Ich will normal sein, aber ich hasse Normalsein. Ich will Freunde und Liebe und Spaß, aber ich bin so verkorkst, dass ich das nicht schaffe. Ich will alle Sätze hier mit ‚man‘ beginnen lassen, aber es kommt mir unehrlich vor.

Ich bin ungeduldig, aber man muss Geduld mit mir haben, oder ich renne. Ich weine nicht. Ich schauspiele zu oft. Ich manipuliere, wenn mir langweilig wird, oder ich denke, dass ich ein schlechter Mensch bin. Ich denke oft, dass ich ein schlechter Mensch bin.

Ich gebe keine Versprechen, die ich nicht halten kann. Deswegen verspreche ich eher gar nichts.

Ich bin seit Jahren in Therapie. Und sie schlägt nicht an.

Und dich zu kennen, wird mich nicht spontan heilen. Sex mit dir vermutlich auch nicht, kann aber an meiner Angst vor jedweiger Intimität liegen.
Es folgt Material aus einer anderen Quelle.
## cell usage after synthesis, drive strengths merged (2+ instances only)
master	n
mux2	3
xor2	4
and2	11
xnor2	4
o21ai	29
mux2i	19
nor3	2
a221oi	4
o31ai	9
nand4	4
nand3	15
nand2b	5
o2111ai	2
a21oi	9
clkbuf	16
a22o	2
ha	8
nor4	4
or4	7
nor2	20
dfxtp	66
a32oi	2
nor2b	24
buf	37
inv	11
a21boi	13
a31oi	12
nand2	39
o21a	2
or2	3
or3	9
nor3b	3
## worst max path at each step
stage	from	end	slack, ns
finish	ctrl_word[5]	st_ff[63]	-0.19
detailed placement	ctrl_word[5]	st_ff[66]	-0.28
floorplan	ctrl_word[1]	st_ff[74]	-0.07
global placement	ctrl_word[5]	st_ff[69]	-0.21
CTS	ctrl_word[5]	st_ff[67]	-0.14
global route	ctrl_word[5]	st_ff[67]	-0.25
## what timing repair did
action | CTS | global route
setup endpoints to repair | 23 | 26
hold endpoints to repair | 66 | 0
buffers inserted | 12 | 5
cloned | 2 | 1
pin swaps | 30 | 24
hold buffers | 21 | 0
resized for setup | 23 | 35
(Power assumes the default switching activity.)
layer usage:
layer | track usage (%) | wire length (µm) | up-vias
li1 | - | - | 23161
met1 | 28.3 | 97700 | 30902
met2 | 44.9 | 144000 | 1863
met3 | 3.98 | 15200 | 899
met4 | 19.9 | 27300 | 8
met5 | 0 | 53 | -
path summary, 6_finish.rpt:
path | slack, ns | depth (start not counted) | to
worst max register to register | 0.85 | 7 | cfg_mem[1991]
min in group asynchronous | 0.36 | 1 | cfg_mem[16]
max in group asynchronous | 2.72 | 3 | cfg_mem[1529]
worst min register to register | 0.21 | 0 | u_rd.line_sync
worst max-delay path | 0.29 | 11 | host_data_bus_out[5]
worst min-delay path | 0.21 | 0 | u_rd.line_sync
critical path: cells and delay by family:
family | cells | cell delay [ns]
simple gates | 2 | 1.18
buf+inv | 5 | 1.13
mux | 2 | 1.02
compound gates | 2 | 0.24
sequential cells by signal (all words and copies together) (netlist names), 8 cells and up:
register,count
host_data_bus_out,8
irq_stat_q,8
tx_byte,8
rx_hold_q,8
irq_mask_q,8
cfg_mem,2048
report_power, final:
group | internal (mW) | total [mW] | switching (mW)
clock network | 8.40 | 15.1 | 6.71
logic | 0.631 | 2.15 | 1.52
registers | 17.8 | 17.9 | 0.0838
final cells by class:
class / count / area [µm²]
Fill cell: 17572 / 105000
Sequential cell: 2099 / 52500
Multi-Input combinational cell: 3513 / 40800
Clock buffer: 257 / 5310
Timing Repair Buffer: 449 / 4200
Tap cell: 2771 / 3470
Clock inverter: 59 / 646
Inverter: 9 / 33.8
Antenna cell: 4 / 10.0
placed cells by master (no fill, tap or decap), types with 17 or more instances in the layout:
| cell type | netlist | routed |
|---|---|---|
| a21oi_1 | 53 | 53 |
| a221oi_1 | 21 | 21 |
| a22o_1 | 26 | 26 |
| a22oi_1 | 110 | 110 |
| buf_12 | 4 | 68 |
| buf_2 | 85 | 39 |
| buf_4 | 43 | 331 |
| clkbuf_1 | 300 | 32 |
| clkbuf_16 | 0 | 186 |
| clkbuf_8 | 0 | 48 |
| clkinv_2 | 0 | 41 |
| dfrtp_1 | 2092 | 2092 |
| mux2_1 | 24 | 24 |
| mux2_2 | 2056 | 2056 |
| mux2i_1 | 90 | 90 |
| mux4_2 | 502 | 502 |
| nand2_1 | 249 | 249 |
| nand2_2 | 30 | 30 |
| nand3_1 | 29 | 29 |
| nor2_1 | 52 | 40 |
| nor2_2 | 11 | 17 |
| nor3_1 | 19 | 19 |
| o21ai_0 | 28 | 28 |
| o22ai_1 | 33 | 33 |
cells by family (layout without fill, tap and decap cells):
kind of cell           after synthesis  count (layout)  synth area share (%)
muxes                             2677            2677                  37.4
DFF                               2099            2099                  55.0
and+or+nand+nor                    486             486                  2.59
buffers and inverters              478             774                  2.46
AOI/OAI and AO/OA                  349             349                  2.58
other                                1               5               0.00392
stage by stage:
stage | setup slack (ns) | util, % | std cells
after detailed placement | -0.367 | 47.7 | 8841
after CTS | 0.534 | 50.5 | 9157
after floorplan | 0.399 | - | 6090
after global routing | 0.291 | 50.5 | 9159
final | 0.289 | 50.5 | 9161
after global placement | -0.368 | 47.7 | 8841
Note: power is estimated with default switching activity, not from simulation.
<file path="config.mk">
export PLATFORM = sky130hd
export DESIGN_NAME = cap_led_key_ctrl
export DESIGN_NICKNAME = d
export VERILOG_FILES = /design/src/rtl/cap_pkg.sv /design/src/rtl/cap_key_decoder.sv /design/src/rtl/cap_led_key_ctrl.sv
export VERILOG_INCLUDE_DIRS = /design/src /design/src/rtl
export SDC_FILE = /design/constraint.sdc
export NUM_CORES = 1
export LEC_CHECK = 0
export BUFFER_PORTS_ARGS = -buffer_cell sky130_fd_sc_hd__buf_4
export CORE_MARGIN = 2
export CORE_UTILIZATION = 40
export CTS_CLUSTER_DIAMETER = 30
export CTS_CLUSTER_SIZE = 20
export DETAILED_ROUTE_END_ITERATION = 10
export PLACE_DENSITY = 0.69
export SLEW_MARGIN = 30
export SYNTH_ARGS = -nofsm -noshare
export SYNTH_HDL_FRONTEND = slang
export SYNTH_SLANG_ARGS = --single-unit
</file>
<file path="constraint.sdc">
create_clock -name sys_clk -period 3.82 [get_ports sys_clk]
set_input_delay 0.382 -clock sys_clk [delete_from_list [all_inputs] [get_ports sys_clk]]
set_output_delay 0.382 -clock sys_clk [all_outputs]
set_load 0.02 [all_outputs]
</file>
Da fällt mir ein: Ich habe bisher noch niemanden geküsst, den ich tatsächlich mochte.

Ich soll AntiDepressiva nehmen, aber die machen mich verrückt.

Ich kann nicht singen, nicht malen, nicht schreiben, nicht kochen, nicht backen, nicht lernen.

Ich kann nicht gut mit Kindern umgehen, sondern behandle sie wie kleinwüchsige Erwachsene.

Ich hab kein Abitur.

Ich war nicht gut genug für meine Freunde.

Ich war nicht gut genug für meine Väter.

Ich war nicht gut genug.

Ich bin nicht gut genug.

* * *

Falls ich in Zukunft Menschen treffe, und die mich nach mir fragen, werde ich ihnen diesen Link geben.

Bist du immernoch interessiert? Denn ich bin kein Projekt, das man anfangen und dann aufgeben kann.